Action item:
Reply with exactly the lines from the one that contains "endpoints found under" through the last line of the records below, and with no other lines.

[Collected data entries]
----
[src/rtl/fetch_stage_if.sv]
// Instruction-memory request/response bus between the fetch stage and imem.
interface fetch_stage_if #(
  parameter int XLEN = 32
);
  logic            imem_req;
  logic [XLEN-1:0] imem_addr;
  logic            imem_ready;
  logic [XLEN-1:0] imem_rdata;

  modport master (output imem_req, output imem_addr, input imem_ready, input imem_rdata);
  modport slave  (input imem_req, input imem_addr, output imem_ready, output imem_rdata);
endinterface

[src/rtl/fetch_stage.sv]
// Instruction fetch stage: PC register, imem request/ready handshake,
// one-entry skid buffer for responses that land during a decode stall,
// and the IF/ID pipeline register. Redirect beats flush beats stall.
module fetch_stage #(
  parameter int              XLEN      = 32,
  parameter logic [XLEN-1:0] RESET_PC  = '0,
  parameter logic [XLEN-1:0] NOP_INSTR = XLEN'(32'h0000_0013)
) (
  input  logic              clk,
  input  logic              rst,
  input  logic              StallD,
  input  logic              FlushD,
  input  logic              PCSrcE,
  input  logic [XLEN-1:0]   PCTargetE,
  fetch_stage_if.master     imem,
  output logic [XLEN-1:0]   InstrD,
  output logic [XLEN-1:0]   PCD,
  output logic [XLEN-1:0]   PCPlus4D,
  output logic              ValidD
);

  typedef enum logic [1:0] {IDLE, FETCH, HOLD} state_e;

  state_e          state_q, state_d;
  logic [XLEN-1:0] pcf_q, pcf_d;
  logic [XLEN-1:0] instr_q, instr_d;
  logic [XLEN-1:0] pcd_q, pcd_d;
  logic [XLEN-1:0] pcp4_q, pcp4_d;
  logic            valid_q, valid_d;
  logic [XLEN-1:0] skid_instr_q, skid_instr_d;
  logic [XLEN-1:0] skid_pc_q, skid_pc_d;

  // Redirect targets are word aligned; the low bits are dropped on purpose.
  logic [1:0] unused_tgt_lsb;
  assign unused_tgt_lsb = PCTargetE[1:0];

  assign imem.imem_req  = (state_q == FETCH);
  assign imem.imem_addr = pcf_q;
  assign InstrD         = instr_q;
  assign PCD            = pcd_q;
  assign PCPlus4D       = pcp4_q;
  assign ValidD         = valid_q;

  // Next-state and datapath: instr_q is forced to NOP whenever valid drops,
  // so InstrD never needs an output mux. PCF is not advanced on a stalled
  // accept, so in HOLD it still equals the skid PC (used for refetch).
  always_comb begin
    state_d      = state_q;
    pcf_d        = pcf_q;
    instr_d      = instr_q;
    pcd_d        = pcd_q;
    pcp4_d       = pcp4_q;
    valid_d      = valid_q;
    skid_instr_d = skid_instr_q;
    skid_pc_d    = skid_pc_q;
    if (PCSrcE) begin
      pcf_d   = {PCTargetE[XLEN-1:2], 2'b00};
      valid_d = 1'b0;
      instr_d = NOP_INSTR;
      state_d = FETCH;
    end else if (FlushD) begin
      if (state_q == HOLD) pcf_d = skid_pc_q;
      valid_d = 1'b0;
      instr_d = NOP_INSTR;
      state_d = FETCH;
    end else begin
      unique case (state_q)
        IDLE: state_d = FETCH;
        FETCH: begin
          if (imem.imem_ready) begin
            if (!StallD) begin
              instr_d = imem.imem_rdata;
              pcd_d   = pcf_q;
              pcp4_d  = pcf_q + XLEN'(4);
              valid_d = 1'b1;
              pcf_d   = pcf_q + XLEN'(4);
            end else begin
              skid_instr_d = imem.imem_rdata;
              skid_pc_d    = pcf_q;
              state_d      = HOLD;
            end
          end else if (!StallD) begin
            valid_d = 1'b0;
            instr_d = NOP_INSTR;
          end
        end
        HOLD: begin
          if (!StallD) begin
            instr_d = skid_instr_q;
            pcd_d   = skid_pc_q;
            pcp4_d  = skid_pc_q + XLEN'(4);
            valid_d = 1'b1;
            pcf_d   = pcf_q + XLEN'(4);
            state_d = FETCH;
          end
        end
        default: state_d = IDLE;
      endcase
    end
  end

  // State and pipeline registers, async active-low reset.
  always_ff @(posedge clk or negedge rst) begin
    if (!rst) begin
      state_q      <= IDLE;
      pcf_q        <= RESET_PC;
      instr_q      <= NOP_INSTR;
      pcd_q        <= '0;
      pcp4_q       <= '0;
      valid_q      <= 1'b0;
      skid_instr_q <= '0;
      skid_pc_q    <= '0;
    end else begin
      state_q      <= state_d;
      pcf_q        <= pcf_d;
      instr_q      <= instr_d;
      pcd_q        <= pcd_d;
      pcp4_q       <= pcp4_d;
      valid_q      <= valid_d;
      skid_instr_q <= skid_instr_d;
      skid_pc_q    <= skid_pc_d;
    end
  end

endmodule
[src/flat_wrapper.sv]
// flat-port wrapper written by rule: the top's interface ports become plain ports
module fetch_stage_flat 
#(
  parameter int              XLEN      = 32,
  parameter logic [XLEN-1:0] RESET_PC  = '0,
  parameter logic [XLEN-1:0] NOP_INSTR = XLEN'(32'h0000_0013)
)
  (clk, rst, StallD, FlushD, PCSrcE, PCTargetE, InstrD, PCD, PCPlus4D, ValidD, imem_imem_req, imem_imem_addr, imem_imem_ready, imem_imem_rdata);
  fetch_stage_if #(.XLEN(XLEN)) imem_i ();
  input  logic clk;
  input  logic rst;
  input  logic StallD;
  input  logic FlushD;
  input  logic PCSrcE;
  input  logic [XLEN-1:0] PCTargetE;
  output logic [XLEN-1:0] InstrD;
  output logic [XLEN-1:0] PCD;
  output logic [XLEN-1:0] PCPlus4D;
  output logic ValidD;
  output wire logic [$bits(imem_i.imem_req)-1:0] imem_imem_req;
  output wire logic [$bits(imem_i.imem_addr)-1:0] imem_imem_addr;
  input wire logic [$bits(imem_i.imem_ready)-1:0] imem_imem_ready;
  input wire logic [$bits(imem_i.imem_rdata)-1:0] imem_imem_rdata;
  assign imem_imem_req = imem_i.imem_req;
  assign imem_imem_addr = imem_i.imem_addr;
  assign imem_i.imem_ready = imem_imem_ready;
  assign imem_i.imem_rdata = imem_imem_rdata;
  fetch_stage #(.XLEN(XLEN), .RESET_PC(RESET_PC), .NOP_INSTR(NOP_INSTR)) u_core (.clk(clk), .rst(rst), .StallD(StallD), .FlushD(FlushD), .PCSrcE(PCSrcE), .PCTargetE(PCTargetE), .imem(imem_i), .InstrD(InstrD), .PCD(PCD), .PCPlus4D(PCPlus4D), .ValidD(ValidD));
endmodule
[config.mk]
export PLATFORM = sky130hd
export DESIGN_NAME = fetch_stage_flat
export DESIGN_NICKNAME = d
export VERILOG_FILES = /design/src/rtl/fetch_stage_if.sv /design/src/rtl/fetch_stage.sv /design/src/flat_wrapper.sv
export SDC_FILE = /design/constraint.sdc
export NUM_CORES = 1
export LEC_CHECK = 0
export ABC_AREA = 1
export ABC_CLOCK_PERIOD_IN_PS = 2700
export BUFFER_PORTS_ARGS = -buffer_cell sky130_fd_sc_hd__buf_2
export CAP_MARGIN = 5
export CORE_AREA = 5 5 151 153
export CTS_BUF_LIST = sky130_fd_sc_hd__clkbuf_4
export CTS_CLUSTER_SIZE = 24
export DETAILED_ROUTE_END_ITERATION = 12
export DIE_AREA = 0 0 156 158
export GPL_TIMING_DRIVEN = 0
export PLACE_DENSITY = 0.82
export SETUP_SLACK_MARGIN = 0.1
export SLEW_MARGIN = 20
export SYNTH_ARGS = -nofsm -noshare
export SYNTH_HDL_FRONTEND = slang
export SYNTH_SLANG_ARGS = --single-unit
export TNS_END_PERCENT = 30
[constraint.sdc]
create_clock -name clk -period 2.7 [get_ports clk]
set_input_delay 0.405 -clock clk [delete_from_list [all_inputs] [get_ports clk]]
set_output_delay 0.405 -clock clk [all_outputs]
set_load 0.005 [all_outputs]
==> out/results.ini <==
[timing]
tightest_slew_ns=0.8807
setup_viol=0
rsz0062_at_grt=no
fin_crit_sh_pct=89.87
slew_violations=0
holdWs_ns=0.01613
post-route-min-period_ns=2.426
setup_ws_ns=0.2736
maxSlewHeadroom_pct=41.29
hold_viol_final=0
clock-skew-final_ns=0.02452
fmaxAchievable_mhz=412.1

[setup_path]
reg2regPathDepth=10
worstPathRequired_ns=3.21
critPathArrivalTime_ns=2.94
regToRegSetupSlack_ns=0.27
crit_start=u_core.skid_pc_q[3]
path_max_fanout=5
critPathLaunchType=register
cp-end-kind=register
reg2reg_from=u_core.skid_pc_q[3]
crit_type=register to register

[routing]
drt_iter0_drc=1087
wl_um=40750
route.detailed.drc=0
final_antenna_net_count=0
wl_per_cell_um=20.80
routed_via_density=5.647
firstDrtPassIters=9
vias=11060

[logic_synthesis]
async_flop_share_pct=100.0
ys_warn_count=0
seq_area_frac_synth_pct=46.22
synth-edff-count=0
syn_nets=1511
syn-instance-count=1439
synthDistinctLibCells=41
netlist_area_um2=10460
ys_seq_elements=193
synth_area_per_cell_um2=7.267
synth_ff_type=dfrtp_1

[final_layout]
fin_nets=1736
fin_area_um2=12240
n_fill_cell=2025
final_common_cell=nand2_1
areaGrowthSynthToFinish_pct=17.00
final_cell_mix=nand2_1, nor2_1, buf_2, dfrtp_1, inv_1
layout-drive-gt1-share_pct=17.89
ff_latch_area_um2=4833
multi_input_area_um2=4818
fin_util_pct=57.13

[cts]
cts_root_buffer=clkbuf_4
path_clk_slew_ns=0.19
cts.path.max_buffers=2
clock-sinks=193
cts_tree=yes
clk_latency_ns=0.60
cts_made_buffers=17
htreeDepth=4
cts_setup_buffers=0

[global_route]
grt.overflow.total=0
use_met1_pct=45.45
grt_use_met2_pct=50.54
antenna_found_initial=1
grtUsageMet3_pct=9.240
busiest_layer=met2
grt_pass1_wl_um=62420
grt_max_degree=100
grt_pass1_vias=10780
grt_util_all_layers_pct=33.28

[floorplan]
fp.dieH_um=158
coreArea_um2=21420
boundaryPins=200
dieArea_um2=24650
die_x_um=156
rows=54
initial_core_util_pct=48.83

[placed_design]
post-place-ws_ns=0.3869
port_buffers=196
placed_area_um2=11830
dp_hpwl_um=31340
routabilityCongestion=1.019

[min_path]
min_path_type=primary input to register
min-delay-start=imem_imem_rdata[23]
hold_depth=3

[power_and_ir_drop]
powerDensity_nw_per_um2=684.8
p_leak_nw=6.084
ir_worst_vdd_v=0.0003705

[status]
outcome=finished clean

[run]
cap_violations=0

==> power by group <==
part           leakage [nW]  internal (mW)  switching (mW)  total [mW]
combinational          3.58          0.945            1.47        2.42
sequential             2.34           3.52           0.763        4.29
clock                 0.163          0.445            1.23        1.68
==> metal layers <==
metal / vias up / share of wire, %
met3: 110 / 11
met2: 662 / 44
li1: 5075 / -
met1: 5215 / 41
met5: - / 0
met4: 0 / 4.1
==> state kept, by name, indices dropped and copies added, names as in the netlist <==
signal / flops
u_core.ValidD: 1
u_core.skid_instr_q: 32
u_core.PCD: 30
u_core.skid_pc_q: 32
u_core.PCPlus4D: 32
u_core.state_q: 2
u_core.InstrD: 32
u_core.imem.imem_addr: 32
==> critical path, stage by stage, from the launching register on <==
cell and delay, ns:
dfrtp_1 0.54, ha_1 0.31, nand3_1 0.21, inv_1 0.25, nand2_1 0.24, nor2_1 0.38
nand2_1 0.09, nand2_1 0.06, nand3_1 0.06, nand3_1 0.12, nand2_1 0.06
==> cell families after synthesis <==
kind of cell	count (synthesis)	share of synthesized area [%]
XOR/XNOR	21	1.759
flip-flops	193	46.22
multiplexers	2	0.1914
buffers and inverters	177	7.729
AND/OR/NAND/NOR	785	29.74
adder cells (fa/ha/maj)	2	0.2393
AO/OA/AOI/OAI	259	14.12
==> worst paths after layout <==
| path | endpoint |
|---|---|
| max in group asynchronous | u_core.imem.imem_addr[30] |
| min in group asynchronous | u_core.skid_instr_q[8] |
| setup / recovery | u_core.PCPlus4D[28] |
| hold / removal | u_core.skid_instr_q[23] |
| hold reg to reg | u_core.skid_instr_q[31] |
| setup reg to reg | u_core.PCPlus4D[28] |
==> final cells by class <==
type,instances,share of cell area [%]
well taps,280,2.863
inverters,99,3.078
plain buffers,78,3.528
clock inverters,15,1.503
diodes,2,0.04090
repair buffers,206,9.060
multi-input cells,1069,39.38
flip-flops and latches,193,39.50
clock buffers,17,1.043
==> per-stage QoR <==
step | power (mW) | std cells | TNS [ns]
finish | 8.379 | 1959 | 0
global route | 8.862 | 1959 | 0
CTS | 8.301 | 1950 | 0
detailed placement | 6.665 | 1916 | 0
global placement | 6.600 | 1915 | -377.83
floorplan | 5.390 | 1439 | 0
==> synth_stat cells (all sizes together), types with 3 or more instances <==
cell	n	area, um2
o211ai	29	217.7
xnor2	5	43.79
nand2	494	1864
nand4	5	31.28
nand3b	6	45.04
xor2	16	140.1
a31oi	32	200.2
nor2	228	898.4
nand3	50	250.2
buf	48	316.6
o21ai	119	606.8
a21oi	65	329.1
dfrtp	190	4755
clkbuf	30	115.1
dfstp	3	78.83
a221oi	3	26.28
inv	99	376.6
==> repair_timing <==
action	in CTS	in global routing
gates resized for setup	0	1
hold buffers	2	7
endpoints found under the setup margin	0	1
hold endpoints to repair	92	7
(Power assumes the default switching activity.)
----
Exercise answer:
endpoints found under the setup margin	0	1
hold endpoints to repair	92	7
(Power assumes the default switching activity.)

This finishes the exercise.